• [Source data]

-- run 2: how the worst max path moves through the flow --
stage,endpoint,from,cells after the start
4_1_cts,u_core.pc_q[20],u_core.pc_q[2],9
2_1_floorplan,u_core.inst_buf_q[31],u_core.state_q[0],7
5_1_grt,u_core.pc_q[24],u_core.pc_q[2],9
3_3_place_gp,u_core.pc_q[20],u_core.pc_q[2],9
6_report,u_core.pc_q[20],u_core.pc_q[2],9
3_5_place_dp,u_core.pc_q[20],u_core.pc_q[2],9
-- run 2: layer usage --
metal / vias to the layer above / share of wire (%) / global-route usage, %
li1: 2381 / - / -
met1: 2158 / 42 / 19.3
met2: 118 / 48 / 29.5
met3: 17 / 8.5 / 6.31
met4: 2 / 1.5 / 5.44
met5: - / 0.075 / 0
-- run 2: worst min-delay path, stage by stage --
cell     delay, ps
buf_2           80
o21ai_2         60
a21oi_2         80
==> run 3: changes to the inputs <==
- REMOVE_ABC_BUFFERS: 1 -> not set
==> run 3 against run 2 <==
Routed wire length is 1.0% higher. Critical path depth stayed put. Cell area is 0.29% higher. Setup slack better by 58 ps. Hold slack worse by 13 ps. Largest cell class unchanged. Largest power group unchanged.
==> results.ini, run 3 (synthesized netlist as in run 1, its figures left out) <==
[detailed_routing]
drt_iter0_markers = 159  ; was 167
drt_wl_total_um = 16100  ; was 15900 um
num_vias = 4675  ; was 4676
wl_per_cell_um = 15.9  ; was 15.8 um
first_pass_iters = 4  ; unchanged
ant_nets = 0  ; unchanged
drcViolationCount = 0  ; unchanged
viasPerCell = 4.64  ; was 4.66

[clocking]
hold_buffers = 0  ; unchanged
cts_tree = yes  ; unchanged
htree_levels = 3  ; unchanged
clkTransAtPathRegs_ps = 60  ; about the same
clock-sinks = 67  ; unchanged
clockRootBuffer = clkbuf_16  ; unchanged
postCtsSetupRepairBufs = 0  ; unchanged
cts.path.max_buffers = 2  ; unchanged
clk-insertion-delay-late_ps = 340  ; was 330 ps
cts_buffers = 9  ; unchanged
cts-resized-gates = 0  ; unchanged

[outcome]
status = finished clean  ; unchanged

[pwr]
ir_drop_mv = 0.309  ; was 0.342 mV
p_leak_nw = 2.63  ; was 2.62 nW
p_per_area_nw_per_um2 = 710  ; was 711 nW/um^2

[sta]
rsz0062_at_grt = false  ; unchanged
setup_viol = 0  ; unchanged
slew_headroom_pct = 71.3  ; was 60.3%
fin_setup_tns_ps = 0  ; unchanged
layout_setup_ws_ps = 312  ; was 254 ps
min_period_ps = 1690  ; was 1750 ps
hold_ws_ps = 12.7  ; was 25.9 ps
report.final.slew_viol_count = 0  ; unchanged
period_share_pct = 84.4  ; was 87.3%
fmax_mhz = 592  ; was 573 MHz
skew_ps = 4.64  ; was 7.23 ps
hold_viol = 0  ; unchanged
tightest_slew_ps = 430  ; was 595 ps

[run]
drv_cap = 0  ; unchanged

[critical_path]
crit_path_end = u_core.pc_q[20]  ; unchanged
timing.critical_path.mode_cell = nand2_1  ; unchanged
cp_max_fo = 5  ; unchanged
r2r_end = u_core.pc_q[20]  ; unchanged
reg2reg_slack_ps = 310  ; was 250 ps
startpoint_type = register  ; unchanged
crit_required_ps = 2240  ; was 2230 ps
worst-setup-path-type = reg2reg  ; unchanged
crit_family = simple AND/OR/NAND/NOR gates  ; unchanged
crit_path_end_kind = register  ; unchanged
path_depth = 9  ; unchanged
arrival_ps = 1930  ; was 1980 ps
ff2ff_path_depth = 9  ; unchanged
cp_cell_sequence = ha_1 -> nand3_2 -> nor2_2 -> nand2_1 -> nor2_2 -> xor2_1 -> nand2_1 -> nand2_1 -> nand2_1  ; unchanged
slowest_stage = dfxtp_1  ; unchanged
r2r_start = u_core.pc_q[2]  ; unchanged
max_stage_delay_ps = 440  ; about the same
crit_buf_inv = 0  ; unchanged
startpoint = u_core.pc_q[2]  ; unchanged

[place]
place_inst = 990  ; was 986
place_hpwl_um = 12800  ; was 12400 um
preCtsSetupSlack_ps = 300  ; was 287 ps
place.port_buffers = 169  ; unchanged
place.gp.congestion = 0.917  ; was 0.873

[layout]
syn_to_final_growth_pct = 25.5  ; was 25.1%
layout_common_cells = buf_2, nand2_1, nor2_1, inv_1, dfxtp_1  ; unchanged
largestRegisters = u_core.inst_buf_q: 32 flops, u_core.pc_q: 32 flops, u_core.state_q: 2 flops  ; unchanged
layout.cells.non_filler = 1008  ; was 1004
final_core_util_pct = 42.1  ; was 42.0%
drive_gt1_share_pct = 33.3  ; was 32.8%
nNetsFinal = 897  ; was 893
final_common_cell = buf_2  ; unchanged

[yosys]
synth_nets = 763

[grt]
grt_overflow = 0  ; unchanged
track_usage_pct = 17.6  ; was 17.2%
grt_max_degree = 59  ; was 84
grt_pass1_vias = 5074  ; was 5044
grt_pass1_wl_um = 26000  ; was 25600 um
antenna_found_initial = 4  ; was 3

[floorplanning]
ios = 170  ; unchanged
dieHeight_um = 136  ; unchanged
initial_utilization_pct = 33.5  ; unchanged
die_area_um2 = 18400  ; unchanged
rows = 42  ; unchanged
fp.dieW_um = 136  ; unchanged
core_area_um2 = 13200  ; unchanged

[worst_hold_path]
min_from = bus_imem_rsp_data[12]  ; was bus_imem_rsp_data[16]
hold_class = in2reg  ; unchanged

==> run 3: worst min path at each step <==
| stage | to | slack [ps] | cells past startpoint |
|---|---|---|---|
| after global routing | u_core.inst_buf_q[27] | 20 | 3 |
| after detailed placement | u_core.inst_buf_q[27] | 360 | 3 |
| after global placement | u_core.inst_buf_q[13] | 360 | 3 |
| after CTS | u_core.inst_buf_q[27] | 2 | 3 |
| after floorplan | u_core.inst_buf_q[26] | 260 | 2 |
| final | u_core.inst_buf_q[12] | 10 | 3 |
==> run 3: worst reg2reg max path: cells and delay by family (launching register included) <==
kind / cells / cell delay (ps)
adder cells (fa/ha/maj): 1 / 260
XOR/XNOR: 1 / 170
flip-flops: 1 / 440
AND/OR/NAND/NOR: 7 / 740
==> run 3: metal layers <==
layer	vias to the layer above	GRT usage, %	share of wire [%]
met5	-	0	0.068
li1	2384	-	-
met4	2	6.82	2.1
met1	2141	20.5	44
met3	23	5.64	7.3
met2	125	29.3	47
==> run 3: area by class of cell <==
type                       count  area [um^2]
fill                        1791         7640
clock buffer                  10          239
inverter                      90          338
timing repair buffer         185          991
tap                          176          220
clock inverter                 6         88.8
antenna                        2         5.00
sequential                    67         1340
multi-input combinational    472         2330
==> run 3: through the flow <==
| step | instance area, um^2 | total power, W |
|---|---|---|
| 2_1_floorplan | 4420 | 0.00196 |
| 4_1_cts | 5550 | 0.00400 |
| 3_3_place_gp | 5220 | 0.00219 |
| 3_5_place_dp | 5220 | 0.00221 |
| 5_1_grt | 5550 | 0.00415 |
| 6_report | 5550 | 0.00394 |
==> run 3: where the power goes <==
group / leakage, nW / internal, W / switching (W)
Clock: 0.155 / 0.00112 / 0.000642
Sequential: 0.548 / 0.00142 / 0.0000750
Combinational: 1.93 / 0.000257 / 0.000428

• [Exercise]
Filter the data down to the lines that contain the string "through", and copy them.

• [Exercise answer]
-- run 2: how the worst max path moves through the flow --
==> run 3: through the flow <==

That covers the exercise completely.